§ WHAT IS BEING ASKED
The output is the line holding "compound gates: 653 / 653" and all lines after it to the end of the records below; restate them unchanged and add nothing.

§ Stored items

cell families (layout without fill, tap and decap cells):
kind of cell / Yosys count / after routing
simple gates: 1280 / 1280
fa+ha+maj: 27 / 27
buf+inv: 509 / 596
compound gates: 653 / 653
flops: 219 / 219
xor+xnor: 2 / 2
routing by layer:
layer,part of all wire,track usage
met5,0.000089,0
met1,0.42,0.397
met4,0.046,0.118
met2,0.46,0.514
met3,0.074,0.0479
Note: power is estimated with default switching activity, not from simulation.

§ RESULT FOR THIS EXERCISE
compound gates: 653 / 653
flops: 219 / 219
xor+xnor: 2 / 2
routing by layer:
layer,part of all wire,track usage
met5,0.000089,0
met1,0.42,0.397
met4,0.046,0.118
met2,0.46,0.514
met3,0.074,0.0479
Note: power is estimated with default switching activity, not from simulation.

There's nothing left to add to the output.